シイツが話を聞き流していたことを良いことに、強引に新しい魔の森の村に視察すると決めた。
荷物で最初に用意されたのが、マシュマロ。
一体、何を視察するつもりなんだとシイツがぼやいたのは甚だ余談である。
新しい村に着くと、ペイスは早速バーベキューの準備を始める。
駐屯部隊も何をしようとしているのかが分かったのだろう。ウキウキと手伝いを始めて、コンロの準備もあっという間に出来た。
最初にペイスがやったこと。
それは、勿論マシュマロを焼くことだ。
「甘ぇ。これが焼きマシュマロってやつですかい?」
「ええ。美味しいでしょう」
「まあ、不味くはねえです」
焼きマシュマロを試食したシイツの意見は、とにかく甘いであった。
砂糖も蜂蜜もたっぷり使われているマシュマロであるから、確かに食べると甘い。火によって蕩けている分、尚更甘みが強く感じられた。シロップを舐めているような感じだ。

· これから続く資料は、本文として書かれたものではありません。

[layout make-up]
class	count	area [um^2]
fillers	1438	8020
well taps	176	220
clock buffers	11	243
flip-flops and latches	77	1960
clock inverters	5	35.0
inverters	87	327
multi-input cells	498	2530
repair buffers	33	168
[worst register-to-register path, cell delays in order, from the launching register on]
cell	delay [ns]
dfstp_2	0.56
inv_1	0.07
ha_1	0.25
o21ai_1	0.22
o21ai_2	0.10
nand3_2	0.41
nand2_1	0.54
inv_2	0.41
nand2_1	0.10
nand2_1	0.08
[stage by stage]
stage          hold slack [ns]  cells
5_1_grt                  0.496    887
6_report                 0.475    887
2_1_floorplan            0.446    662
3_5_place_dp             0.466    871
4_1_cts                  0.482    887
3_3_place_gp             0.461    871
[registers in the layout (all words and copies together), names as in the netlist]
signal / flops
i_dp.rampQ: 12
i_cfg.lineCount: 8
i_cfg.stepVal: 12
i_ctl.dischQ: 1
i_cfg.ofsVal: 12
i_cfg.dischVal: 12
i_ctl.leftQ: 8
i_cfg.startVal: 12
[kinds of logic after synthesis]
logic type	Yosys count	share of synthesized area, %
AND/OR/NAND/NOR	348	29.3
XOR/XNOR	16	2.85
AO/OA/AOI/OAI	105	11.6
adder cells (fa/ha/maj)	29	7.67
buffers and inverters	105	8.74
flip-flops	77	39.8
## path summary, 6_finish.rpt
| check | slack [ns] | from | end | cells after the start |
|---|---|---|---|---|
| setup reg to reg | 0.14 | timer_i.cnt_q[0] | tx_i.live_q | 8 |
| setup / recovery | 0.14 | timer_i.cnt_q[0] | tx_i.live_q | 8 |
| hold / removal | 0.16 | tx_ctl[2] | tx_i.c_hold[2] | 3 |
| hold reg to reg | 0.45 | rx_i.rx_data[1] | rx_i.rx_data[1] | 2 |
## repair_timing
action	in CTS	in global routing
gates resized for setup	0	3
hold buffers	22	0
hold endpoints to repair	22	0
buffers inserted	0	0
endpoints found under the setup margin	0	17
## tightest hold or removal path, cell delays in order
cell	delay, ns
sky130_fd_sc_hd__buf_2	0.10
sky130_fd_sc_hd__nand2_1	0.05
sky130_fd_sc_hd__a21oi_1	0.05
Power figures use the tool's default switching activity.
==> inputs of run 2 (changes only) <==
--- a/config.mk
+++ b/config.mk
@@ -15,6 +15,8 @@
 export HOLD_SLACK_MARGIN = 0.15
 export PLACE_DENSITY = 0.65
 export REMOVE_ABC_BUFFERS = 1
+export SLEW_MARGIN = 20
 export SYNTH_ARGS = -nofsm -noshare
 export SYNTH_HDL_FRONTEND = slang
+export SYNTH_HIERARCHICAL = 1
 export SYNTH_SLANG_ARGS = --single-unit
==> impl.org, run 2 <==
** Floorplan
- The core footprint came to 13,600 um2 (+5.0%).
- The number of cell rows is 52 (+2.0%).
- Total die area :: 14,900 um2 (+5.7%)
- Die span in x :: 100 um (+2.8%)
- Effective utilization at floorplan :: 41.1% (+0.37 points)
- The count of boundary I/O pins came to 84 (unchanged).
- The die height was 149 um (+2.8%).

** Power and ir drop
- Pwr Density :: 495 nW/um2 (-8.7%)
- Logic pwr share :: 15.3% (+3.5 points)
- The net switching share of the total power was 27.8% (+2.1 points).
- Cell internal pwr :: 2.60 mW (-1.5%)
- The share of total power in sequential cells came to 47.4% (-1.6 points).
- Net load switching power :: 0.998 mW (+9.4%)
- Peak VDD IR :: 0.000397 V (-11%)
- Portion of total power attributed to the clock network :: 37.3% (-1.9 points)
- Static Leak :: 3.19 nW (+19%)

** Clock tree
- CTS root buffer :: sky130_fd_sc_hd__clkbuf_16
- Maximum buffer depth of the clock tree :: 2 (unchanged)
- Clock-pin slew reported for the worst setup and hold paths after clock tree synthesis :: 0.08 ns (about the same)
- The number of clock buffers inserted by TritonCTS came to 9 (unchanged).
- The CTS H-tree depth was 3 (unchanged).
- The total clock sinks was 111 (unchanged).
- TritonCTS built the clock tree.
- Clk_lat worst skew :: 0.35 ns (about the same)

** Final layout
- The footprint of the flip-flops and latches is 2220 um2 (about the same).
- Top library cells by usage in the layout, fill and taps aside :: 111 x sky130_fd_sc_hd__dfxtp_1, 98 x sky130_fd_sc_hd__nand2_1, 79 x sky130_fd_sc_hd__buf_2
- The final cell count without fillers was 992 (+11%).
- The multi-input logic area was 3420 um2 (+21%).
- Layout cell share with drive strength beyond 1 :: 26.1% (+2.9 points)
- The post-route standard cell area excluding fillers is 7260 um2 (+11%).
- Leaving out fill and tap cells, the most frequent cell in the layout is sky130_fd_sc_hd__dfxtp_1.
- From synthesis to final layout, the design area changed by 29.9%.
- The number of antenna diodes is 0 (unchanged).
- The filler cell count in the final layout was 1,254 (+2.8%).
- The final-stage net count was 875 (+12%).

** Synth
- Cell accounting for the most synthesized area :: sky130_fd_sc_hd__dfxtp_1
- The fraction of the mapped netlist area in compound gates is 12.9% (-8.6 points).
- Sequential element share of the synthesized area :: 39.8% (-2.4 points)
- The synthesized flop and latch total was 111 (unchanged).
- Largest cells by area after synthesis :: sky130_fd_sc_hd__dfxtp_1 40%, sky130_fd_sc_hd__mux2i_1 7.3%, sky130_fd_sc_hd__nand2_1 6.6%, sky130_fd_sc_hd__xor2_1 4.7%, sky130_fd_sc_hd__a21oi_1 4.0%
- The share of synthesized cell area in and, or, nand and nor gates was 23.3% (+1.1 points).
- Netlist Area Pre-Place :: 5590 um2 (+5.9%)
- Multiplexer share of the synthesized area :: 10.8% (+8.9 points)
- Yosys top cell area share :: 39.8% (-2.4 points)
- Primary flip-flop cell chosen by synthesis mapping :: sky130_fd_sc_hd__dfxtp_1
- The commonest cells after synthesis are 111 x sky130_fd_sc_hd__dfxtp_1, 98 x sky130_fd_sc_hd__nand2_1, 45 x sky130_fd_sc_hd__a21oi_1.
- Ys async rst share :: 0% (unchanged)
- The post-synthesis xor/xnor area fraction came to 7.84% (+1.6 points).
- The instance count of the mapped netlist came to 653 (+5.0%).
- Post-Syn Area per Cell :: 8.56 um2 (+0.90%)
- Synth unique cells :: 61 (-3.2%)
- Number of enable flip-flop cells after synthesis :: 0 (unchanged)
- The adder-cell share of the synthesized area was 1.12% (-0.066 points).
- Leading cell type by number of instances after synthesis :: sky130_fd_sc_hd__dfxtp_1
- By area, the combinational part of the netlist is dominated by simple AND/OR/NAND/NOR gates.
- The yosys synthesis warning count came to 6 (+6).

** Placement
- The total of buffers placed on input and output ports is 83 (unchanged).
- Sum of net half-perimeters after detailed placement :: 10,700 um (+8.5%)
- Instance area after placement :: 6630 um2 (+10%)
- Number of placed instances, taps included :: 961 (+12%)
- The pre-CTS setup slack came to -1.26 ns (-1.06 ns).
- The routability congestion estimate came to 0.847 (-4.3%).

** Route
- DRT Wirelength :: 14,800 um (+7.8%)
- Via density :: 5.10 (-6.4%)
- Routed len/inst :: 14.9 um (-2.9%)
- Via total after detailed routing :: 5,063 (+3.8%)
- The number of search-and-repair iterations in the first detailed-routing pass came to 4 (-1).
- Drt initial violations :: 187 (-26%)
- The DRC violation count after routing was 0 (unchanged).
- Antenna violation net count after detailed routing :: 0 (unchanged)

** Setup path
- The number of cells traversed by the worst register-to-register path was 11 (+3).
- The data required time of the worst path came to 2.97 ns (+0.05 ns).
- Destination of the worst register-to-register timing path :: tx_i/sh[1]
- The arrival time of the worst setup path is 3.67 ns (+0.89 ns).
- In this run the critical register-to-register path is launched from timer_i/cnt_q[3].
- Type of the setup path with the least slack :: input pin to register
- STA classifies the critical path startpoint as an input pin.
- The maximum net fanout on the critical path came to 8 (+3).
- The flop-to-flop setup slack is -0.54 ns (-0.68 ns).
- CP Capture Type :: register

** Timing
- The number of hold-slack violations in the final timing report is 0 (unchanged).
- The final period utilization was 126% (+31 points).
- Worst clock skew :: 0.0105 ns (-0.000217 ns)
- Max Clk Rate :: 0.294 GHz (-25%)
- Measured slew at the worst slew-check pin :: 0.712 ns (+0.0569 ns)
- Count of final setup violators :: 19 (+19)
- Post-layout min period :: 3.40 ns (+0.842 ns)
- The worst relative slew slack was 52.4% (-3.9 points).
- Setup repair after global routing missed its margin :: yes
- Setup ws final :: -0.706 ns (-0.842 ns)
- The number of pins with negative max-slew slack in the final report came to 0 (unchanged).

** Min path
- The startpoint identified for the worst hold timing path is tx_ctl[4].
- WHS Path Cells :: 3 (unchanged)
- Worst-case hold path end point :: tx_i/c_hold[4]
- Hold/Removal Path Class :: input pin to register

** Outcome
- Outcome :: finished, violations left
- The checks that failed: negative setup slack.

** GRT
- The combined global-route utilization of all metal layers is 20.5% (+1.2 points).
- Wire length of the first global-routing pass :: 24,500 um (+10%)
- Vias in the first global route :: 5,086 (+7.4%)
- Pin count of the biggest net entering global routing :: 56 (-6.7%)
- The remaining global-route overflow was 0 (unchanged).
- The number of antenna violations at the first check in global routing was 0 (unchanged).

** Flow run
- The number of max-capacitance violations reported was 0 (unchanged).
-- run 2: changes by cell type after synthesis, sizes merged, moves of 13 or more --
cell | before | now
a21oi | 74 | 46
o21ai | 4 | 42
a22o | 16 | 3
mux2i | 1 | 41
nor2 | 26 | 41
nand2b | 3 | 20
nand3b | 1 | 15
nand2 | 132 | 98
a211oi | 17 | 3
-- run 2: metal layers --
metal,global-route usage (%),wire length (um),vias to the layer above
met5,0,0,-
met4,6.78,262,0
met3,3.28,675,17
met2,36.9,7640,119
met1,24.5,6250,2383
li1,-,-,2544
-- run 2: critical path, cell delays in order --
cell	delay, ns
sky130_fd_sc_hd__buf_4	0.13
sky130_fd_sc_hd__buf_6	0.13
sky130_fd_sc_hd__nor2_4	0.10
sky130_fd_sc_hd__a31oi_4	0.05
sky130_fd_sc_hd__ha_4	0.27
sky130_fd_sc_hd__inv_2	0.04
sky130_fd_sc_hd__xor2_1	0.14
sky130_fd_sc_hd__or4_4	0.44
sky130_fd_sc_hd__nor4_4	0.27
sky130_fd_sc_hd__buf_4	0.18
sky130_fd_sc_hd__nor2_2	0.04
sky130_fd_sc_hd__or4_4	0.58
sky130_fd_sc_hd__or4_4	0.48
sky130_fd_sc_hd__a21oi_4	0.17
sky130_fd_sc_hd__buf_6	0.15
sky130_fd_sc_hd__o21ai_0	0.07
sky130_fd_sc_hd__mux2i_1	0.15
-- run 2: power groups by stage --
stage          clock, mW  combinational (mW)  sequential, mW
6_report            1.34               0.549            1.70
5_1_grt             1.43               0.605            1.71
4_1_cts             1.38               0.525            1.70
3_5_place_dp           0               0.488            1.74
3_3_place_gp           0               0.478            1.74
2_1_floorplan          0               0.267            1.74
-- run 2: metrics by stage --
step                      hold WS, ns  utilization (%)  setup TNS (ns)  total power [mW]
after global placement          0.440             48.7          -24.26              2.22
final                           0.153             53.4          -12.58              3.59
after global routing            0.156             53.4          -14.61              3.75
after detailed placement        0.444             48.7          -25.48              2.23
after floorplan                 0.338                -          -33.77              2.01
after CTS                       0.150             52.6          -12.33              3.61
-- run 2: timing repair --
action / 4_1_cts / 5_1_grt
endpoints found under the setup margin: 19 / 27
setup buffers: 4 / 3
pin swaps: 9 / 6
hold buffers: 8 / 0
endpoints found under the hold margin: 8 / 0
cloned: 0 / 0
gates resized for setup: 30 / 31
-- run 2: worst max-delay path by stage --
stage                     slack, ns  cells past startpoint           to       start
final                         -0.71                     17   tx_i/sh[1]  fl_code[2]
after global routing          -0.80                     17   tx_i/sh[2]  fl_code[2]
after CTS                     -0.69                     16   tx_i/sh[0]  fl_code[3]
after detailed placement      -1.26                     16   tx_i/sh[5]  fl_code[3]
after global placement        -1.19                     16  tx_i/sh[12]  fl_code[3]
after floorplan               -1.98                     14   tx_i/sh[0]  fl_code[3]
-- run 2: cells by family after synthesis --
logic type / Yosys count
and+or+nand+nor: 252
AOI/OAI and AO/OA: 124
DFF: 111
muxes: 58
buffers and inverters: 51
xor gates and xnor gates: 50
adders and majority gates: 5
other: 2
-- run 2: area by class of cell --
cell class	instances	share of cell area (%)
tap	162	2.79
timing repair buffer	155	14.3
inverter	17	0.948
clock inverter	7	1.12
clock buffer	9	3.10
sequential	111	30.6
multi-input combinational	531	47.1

美味しいか美味しくないかで言えば、まあ美味しい。ただし、一口で良い。
酒飲みのシイツからしてみると、大量に食べたいとは思わない味だった。
勿論ペイスも、そんなことは端から想定済み。
マシュマロの奥深さを知らしめる、秘密兵器があるのだ。
「そして、とっておきのスイーツが、これ!!」
「何ですかい、こりゃ」
ペイスは、火で炙ったマシュマロを、何やら細工し始める。
出来上がったのは、サンドイッチにも似た小さな食べ物。
「チョコとマシュマロを焼いてビスケットで挟む。スモアというスイーツですよ」
「スモア?」
スモアとは、元々アメリカで生まれたスイーツ。
アメリカのボーイスカウトやガールスカウトでは定番のお菓子となっていて、焼いたマシュマロを、チョコレートとあわせてクッキーやビスケットで挟んで食べる。
語源はSome more(もうちょっと欲しい)という英語から来ていて、一つ食べるともう一つ、もう一つ食べるとあとちょとといった具合に、ついつい手が伸びてしまうという子供に大人気のお菓子である。
「やはり、森でのキャンプはこうでないと!!」
森の中でマシュマロを焼くペイス。
その顔には、笑顔が浮かんでいた。